### EXERCISE DESCRIPTION:
Find the line in the entries below that contains "assign src_word[2] = st_word;". Repeat it exactly, and every line after it through the line that contains "if (gnt[s]) begin".

[Saved data entries]
------------------------------------

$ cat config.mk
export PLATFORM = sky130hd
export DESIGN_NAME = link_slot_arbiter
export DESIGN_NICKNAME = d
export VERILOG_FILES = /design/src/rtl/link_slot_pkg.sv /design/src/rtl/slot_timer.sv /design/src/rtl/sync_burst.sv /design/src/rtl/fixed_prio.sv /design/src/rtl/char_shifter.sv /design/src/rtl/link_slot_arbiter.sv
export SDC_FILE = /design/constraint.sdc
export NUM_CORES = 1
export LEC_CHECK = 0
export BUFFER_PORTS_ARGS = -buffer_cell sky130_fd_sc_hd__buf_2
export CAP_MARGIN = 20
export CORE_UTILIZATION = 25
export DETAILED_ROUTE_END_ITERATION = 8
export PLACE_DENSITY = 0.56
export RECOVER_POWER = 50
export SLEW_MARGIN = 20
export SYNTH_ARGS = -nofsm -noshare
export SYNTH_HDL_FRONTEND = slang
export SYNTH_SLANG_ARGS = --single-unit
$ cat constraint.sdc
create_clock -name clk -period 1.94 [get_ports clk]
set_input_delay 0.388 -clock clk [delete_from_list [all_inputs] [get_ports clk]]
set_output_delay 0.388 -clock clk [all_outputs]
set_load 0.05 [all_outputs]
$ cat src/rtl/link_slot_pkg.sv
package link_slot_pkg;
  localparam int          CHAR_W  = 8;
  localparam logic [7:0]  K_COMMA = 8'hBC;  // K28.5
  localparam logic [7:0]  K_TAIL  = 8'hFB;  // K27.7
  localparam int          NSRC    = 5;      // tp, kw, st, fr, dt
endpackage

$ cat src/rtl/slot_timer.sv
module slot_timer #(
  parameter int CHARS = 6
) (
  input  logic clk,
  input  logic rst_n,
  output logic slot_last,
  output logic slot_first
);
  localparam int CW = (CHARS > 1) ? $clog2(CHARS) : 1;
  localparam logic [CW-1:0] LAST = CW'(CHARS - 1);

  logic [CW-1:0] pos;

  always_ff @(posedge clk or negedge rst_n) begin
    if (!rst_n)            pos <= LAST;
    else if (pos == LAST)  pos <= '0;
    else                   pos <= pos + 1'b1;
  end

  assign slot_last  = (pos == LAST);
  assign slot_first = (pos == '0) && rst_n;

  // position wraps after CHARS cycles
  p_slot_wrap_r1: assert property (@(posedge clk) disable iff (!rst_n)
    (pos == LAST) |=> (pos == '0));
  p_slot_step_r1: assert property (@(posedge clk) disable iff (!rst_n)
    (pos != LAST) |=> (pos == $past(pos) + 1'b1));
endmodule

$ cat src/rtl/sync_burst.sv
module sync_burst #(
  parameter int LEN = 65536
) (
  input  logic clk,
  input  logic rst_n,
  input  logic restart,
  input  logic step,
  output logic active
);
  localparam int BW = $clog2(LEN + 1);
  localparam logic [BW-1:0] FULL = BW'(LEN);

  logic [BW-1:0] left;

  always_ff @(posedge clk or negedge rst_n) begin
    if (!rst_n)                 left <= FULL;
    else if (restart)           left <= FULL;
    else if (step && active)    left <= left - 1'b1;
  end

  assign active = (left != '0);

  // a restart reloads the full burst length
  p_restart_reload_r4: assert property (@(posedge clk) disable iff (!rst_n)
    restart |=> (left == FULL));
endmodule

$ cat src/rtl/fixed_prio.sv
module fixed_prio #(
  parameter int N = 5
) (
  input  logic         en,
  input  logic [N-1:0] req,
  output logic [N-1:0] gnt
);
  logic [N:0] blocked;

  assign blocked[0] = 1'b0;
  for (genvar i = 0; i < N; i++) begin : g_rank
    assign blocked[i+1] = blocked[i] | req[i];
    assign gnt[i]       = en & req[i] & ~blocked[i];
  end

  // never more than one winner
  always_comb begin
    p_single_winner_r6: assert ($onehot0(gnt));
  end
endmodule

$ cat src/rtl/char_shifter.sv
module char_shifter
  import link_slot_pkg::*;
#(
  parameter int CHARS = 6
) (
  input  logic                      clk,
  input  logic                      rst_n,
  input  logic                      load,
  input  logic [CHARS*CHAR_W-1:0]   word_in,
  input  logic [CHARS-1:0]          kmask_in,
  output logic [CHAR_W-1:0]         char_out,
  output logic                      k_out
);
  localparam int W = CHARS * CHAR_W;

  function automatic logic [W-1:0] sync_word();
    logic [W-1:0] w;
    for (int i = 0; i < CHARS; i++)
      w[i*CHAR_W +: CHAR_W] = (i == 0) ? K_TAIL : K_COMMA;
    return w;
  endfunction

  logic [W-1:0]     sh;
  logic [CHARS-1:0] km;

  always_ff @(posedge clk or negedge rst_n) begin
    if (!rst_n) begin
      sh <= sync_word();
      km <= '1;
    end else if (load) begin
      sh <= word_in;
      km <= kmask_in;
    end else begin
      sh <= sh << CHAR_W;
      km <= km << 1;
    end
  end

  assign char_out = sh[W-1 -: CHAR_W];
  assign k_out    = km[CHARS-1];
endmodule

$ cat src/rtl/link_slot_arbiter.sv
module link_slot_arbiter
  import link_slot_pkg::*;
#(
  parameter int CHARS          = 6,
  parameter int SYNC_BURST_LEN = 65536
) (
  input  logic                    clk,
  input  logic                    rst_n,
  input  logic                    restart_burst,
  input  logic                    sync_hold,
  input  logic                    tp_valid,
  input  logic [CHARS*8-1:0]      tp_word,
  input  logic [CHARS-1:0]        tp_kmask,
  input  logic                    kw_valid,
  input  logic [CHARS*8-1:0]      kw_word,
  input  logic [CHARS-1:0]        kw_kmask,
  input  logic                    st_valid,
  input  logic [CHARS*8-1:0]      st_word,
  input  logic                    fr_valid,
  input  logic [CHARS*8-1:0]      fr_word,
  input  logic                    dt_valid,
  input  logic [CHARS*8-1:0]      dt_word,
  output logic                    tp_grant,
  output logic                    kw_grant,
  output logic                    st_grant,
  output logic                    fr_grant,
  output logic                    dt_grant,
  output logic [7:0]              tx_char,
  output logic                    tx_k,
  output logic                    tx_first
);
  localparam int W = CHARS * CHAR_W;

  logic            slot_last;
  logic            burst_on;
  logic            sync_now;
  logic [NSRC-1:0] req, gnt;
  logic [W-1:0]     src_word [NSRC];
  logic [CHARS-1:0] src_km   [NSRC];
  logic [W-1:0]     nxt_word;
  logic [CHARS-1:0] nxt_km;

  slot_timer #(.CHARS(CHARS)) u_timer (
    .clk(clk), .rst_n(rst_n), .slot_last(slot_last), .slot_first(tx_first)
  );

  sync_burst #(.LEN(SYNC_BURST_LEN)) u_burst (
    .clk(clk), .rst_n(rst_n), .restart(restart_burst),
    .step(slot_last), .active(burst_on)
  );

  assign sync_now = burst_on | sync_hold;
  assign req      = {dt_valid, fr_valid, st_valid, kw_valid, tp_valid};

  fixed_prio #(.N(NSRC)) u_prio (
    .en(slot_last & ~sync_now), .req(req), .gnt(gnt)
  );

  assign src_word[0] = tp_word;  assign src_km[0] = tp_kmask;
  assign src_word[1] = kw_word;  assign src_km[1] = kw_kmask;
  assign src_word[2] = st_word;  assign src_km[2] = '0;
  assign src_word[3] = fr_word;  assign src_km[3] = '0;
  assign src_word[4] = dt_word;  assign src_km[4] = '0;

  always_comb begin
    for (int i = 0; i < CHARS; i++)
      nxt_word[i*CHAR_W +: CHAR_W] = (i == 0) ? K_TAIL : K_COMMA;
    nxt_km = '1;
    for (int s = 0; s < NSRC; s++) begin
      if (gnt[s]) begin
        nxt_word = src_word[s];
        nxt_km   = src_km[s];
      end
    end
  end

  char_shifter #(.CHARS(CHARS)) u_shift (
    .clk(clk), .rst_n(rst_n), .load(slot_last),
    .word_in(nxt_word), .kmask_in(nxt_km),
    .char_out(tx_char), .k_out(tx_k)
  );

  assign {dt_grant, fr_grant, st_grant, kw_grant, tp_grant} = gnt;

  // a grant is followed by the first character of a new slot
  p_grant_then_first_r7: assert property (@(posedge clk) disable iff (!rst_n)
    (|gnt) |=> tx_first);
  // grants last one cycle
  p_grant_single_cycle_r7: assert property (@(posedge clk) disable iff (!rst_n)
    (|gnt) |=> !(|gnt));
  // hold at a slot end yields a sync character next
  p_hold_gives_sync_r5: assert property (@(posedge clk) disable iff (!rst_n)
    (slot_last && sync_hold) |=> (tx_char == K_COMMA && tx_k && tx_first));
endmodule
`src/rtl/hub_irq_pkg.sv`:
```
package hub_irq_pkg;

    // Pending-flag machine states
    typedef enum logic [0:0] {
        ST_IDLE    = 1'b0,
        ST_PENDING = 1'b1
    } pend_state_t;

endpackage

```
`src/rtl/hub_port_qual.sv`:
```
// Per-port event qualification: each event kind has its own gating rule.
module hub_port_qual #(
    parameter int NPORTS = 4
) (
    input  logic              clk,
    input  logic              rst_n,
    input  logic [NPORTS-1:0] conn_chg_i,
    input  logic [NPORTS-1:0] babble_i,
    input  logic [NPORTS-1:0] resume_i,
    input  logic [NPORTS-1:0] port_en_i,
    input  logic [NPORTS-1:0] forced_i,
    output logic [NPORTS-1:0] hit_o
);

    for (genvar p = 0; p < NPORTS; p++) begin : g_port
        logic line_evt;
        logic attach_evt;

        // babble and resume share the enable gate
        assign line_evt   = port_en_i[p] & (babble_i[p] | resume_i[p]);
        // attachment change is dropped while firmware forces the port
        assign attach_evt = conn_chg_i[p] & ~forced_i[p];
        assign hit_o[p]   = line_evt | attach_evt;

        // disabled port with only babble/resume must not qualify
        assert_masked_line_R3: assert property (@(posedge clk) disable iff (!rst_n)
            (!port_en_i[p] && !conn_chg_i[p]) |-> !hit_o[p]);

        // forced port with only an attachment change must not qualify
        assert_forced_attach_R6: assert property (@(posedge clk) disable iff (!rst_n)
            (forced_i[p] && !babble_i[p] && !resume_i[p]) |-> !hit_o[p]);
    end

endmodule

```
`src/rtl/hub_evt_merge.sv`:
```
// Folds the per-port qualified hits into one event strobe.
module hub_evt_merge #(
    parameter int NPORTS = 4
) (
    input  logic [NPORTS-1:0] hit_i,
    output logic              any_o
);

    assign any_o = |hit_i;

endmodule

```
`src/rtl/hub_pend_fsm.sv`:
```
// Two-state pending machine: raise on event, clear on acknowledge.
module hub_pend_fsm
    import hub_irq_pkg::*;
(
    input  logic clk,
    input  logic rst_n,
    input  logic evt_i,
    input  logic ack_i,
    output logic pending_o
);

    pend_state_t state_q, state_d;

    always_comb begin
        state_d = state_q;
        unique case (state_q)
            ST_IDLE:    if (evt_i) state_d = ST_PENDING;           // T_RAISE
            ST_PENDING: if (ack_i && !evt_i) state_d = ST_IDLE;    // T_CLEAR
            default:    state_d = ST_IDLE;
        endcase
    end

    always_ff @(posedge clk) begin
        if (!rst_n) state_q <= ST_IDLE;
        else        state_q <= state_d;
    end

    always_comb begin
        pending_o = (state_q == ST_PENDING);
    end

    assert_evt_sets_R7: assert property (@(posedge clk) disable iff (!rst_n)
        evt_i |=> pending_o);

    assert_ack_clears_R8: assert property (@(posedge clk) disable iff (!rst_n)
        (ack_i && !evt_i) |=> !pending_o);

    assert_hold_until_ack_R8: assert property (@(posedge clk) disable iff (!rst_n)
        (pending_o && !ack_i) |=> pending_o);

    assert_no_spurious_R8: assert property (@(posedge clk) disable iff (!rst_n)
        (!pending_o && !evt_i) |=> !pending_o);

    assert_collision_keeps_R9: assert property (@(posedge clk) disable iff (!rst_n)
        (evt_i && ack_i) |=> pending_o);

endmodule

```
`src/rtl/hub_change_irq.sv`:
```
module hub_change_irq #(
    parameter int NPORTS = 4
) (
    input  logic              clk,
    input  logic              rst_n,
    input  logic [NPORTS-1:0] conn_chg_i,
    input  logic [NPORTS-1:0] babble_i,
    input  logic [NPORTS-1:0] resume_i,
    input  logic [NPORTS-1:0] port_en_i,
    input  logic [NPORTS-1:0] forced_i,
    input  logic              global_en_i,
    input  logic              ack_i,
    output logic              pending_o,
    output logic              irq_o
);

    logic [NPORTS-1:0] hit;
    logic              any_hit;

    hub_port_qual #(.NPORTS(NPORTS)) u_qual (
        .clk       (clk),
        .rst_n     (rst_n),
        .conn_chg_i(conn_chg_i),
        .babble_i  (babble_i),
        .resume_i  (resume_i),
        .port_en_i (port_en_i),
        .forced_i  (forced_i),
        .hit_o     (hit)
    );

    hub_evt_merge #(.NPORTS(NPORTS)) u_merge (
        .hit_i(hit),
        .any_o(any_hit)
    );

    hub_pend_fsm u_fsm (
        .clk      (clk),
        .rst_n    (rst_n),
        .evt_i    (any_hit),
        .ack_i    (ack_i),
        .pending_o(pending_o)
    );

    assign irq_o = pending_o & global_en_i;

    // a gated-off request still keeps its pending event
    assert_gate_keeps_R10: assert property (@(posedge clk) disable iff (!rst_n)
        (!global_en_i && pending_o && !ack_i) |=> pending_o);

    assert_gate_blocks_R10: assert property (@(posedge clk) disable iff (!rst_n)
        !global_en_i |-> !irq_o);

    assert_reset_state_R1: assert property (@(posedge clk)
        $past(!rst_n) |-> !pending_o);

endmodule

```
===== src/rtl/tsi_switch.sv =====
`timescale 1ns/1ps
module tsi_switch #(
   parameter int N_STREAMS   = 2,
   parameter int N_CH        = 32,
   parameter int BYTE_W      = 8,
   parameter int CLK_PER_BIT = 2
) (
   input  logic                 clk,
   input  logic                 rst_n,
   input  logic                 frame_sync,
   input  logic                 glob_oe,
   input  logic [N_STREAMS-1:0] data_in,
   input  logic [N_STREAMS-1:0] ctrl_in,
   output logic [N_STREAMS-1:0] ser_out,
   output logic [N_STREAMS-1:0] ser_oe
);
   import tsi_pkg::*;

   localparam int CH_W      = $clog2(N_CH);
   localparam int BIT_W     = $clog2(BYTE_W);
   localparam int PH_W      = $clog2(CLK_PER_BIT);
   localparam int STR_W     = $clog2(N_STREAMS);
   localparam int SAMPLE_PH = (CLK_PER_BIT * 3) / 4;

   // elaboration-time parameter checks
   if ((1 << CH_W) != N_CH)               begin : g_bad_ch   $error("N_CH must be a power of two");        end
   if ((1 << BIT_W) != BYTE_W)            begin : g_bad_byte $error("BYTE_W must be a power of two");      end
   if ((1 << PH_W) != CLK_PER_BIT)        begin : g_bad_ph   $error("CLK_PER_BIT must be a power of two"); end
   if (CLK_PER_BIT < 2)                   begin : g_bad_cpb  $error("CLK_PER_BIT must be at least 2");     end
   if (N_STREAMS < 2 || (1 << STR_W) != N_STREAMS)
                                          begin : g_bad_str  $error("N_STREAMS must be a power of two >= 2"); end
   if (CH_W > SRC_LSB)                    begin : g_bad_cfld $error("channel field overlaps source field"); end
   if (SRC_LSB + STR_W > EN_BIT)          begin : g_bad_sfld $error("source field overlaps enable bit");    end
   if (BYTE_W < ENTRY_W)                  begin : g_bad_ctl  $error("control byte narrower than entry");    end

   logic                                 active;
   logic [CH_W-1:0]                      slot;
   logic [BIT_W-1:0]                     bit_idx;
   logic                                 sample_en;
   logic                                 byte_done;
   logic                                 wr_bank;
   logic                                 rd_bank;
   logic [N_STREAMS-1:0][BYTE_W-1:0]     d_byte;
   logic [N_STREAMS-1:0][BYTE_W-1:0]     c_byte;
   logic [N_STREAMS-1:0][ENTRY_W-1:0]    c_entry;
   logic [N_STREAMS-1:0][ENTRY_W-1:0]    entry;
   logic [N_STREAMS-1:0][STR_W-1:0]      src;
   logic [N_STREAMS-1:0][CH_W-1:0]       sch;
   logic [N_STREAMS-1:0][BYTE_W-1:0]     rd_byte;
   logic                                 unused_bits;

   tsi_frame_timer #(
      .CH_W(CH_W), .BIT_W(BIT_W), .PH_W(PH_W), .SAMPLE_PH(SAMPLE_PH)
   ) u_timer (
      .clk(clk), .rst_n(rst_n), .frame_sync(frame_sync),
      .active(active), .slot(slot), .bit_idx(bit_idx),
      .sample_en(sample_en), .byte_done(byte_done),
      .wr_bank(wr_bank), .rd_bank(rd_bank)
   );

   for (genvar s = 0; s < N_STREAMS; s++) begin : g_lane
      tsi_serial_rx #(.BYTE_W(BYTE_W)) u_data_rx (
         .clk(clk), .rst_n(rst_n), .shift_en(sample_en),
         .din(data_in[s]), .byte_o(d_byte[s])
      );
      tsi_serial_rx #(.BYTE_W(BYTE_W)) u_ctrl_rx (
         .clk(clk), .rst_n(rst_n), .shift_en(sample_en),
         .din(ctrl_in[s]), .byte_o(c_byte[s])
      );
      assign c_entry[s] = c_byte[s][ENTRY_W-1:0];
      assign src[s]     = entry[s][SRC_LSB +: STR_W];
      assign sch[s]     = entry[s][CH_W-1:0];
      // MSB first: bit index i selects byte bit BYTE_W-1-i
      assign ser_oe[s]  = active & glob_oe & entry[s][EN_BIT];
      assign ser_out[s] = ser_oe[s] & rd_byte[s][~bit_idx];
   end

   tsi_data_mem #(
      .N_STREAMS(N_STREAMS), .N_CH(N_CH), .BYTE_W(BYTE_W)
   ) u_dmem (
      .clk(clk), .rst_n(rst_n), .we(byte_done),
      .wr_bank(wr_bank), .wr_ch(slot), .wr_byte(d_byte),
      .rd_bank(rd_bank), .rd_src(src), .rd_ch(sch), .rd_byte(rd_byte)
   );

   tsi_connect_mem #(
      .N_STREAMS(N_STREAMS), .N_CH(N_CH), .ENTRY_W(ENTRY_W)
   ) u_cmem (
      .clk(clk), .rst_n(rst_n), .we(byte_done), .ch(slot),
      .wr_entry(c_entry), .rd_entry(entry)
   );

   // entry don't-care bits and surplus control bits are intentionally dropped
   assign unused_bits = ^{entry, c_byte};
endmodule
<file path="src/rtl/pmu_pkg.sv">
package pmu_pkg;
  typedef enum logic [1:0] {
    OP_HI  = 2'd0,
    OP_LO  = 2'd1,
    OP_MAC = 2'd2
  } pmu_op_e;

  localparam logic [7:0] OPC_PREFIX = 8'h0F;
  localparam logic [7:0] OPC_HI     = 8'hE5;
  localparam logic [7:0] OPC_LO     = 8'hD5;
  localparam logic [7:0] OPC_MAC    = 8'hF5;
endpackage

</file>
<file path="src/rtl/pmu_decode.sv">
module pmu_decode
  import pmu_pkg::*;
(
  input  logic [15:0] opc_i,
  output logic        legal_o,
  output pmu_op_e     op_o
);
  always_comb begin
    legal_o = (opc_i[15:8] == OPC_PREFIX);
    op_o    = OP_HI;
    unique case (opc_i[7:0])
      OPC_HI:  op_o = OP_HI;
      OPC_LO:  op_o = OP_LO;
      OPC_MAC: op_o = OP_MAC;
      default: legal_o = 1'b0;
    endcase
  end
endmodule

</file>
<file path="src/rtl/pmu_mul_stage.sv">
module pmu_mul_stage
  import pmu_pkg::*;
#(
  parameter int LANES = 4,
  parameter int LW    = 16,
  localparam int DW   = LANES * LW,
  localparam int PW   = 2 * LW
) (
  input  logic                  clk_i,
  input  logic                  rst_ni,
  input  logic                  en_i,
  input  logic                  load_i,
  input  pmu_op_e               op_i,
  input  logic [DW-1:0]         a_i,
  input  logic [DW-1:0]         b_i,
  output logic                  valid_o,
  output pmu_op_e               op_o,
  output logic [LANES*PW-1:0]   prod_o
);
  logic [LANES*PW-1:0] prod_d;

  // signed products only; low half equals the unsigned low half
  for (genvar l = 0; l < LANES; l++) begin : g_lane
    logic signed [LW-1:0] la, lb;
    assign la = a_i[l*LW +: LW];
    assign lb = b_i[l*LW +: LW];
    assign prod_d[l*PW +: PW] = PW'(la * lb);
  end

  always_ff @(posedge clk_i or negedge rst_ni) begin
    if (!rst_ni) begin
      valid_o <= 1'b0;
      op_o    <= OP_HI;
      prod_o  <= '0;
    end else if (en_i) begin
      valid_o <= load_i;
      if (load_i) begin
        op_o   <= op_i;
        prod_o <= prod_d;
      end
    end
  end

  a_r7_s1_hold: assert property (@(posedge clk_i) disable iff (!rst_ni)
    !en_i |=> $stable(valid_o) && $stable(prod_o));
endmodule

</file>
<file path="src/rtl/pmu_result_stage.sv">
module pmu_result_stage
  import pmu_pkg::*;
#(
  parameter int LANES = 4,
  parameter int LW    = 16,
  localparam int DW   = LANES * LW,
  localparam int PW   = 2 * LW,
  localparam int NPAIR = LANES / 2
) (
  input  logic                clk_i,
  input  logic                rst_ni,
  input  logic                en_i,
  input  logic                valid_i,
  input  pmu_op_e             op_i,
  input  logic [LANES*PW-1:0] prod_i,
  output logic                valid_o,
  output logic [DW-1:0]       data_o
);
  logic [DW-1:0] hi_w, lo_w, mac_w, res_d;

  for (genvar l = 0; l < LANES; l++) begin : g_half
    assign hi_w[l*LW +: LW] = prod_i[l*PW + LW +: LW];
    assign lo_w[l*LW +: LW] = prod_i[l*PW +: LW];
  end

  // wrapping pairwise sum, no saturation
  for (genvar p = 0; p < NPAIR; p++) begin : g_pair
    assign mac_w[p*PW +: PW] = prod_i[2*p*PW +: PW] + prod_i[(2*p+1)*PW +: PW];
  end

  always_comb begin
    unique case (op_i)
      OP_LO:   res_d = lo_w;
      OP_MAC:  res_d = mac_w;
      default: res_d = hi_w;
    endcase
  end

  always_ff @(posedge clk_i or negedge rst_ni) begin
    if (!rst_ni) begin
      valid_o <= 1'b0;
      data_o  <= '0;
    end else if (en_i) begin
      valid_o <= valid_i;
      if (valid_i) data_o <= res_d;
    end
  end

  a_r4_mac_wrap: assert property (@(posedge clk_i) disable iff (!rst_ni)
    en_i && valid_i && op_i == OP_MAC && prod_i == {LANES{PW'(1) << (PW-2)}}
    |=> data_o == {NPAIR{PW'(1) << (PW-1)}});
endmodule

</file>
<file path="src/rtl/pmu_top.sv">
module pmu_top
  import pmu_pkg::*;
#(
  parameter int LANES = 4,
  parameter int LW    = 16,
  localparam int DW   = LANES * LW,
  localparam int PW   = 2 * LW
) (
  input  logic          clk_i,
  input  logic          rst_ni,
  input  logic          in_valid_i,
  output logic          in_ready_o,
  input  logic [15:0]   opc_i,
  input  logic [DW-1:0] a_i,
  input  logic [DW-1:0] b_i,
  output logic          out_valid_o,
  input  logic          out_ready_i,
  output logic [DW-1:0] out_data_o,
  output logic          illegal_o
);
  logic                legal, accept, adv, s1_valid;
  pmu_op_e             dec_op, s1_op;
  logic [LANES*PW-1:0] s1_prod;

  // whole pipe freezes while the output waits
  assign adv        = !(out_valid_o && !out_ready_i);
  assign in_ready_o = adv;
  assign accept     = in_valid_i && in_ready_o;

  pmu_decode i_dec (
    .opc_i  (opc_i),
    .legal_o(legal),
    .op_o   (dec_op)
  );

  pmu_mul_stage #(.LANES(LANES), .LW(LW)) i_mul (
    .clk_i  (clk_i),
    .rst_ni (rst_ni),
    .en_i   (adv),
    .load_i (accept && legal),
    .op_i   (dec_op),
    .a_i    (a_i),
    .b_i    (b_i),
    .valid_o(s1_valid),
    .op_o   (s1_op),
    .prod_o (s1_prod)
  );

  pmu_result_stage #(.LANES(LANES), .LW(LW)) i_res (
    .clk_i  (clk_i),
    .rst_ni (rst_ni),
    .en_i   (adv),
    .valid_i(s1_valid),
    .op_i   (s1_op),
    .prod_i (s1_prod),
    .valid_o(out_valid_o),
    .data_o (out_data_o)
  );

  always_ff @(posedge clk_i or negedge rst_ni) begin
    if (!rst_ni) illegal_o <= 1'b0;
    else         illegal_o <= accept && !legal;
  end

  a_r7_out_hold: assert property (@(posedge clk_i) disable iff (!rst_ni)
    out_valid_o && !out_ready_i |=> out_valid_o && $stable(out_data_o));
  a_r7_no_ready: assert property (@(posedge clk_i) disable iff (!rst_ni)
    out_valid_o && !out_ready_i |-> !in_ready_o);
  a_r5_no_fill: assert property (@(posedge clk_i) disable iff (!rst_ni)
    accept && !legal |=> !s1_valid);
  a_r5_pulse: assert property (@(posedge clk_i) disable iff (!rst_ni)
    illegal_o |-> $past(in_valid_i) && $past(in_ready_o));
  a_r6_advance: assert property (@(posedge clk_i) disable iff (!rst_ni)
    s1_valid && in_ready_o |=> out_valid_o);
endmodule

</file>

------------------------------------

### THE COMPLETED TASK:
  assign src_word[2] = st_word;  assign src_km[2] = '0;
  assign src_word[3] = fr_word;  assign src_km[3] = '0;
  assign src_word[4] = dt_word;  assign src_km[4] = '0;

  always_comb begin
    for (int i = 0; i < CHARS; i++)
      nxt_word[i*CHAR_W +: CHAR_W] = (i == 0) ? K_TAIL : K_COMMA;
    nxt_km = '1;
    for (int s = 0; s < NSRC; s++) begin
      if (gnt[s]) begin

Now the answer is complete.